Assignment >> Would you please return the lines of the entries below starting at the line that has "RTL: one of" and ending at the line that has "-- afterwards: timing", both included, exactly as they are?

(Collected data)
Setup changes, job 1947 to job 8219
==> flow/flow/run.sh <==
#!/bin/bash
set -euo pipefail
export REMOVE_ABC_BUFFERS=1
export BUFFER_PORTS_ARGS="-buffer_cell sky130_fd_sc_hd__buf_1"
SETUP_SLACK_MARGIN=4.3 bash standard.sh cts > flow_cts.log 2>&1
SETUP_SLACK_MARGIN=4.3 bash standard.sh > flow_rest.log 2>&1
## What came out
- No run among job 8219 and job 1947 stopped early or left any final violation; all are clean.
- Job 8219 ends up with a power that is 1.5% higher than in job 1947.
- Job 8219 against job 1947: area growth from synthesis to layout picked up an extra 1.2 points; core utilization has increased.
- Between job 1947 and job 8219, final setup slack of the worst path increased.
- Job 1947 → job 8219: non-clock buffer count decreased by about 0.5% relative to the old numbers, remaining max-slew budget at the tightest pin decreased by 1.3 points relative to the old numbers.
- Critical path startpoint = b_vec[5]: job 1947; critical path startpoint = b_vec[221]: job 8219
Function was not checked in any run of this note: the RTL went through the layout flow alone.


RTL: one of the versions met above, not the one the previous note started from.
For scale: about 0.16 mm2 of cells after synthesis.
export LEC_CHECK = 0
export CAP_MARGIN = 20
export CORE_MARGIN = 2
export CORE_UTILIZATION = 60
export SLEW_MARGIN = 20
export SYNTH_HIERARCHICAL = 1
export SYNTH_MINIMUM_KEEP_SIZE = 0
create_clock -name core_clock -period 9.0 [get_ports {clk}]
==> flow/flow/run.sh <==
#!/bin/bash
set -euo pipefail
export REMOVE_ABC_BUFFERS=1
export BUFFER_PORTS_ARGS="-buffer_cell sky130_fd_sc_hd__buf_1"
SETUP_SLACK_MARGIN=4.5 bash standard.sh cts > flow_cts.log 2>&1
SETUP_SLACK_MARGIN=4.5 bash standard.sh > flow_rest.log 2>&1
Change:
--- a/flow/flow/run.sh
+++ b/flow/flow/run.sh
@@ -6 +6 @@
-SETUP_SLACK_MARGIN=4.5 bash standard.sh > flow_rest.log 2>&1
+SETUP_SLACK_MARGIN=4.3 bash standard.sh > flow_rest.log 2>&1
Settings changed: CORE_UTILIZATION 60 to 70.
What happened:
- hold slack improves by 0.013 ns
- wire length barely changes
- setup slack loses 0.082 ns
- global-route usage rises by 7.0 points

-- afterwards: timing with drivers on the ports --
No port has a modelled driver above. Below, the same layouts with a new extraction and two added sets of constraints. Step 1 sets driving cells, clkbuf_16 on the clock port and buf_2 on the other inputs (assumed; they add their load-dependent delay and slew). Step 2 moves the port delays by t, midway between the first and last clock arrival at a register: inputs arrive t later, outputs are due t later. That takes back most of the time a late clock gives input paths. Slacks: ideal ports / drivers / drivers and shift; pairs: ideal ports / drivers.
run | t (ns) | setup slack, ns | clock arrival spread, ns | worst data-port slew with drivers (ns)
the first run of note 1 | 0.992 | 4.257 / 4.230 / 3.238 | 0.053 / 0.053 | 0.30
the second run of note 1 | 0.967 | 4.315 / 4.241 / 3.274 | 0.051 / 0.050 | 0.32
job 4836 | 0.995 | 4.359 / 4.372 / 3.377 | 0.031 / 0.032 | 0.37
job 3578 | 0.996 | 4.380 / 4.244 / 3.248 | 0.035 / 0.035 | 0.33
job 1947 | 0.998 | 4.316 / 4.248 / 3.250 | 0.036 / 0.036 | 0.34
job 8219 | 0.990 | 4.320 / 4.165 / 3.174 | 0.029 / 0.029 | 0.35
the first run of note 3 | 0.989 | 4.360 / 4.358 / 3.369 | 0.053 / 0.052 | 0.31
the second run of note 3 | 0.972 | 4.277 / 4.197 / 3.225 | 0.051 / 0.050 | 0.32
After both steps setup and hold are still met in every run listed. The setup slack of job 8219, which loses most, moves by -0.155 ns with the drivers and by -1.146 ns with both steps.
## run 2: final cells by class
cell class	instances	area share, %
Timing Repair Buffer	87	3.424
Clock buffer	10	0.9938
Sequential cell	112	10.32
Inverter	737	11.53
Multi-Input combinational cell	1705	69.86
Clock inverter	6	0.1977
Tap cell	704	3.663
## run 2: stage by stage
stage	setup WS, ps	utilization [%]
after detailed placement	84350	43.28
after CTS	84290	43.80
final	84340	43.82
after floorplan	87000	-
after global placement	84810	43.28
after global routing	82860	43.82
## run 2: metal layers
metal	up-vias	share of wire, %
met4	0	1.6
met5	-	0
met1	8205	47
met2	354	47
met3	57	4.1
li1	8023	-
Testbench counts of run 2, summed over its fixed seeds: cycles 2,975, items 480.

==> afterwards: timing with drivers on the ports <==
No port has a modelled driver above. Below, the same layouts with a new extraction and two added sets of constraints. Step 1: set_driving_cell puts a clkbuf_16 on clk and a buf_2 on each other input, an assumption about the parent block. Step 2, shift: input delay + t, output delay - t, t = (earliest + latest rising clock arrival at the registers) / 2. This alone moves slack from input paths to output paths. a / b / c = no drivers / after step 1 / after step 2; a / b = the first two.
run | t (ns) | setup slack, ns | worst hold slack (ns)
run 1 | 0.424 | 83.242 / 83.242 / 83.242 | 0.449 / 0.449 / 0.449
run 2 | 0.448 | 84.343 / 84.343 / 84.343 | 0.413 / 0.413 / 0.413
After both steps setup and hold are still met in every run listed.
Source: an optimization exercise on an open RTL-to-GDS flow (aim: small area). Production flows keep margins and buffers that such runs may drop.
The RTL was checked by simulation tests, not by an equivalence proof against the original design.

Design cordic, start of the top module:
module cordic (
  input                clk,
  input                reset,
  input                operands_val,
  input  signed [15:0] x_start,
  input  signed [15:0] y_start,
  input  signed [15:0] angle,
  output signed [15:0] sine,
  output signed [15:0] cosine,
  output               out_valid
);
Size: about 2800 cells after synthesis, roughly 27000 sq um of cells after synthesis.
export LEC_CHECK = 0
export CAP_MARGIN = 0
export CORE_MARGIN = 2
export CORE_UTILIZATION = 70
export SLEW_MARGIN = 0
export SYNTH_HIERARCHICAL = 1
export SYNTH_MINIMUM_KEEP_SIZE = 0
create_clock -name core_clock -period 5.0 [get_ports {clk}]
standard.sh (not shown) runs the stock make flow with config.mk's settings and CLKGATE_MAP_FILE= SYNTH_SCRIPT=/design/flow/synth_recipe.tcl, a recipe that flattens the netlist after the stock synthesis.
==> flow/flow/run.sh <==
#!/bin/bash
# Own layout flow: the standard ORFS flow (standard.sh, including its
# standard synthesis), with two changes to how the layout is built:
#  - the input/output port buffers are sky130_fd_sc_hd__buf_1 cells;
#  - clock tree synthesis inserts no dummy loads and clusters up to 27 sinks.
# ORFS writes each step's full log under orfs/logs/; make's own output goes
# to make.log in this folder.
set -euo pipefail
export BUFFER_PORTS_ARGS="-buffer_cell sky130_fd_sc_hd__buf_1"
export CTS_ARGS="-sink_clustering_enable -repair_clock_nets -dont_use_dummy_load -sink_clustering_size 27 -sink_clustering_max_diameter 100"
bash standard.sh finish > make.log 2>&1
Edit:
==> flow/flow/run.sh (replaced) <==
#!/bin/bash
# Own layout flow: the standard ORFS flow (standard.sh, including its
# standard synthesis), with two changes to how the layout is built:
#  - the input/output port buffers are sky130_fd_sc_hd__buf_1 cells;
#  - clock tree synthesis inserts no dummy loads and clusters up to 30 sinks.
# ORFS writes each step's full log under orfs/logs/; make's own output goes
# to make.log in this folder.
set -euo pipefail
export BUFFER_PORTS_ARGS="-buffer_cell sky130_fd_sc_hd__buf_1"
export CTS_ARGS="-sink_clustering_enable -repair_clock_nets -dont_use_dummy_load -sink_clustering_size 30 -sink_clustering_max_diameter 100"
bash standard.sh finish > make.log 2>&1
What happened:
- cell count hardly moves
- core utilization goes down by 0.41 points
- setup slack gets worse by 0.034 ns
- synthesized area is unchanged
- hold slack is better by 0.0030 ns
- first-iteration DRC count is lower by a few percent
- non-clock buffer count shrinks by 8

Result of this task >>
RTL: one of the versions met above, not the one the previous note started from.
For scale: about 0.16 mm2 of cells after synthesis.
export LEC_CHECK = 0
export CAP_MARGIN = 20
export CORE_MARGIN = 2
export CORE_UTILIZATION = 60
export SLEW_MARGIN = 20
export SYNTH_HIERARCHICAL = 1
export SYNTH_MINIMUM_KEEP_SIZE = 0
create_clock -name core_clock -period 9.0 [get_ports {clk}]
==> flow/flow/run.sh <==
#!/bin/bash
set -euo pipefail
export REMOVE_ABC_BUFFERS=1
export BUFFER_PORTS_ARGS="-buffer_cell sky130_fd_sc_hd__buf_1"
SETUP_SLACK_MARGIN=4.5 bash standard.sh cts > flow_cts.log 2>&1
SETUP_SLACK_MARGIN=4.5 bash standard.sh > flow_rest.log 2>&1
Change:
--- a/flow/flow/run.sh
+++ b/flow/flow/run.sh
@@ -6 +6 @@
-SETUP_SLACK_MARGIN=4.5 bash standard.sh > flow_rest.log 2>&1
+SETUP_SLACK_MARGIN=4.3 bash standard.sh > flow_rest.log 2>&1
Settings changed: CORE_UTILIZATION 60 to 70.
What happened:
- hold slack improves by 0.013 ns
- wire length barely changes
- setup slack loses 0.082 ns
- global-route usage rises by 7.0 points

-- afterwards: timing with drivers on the ports --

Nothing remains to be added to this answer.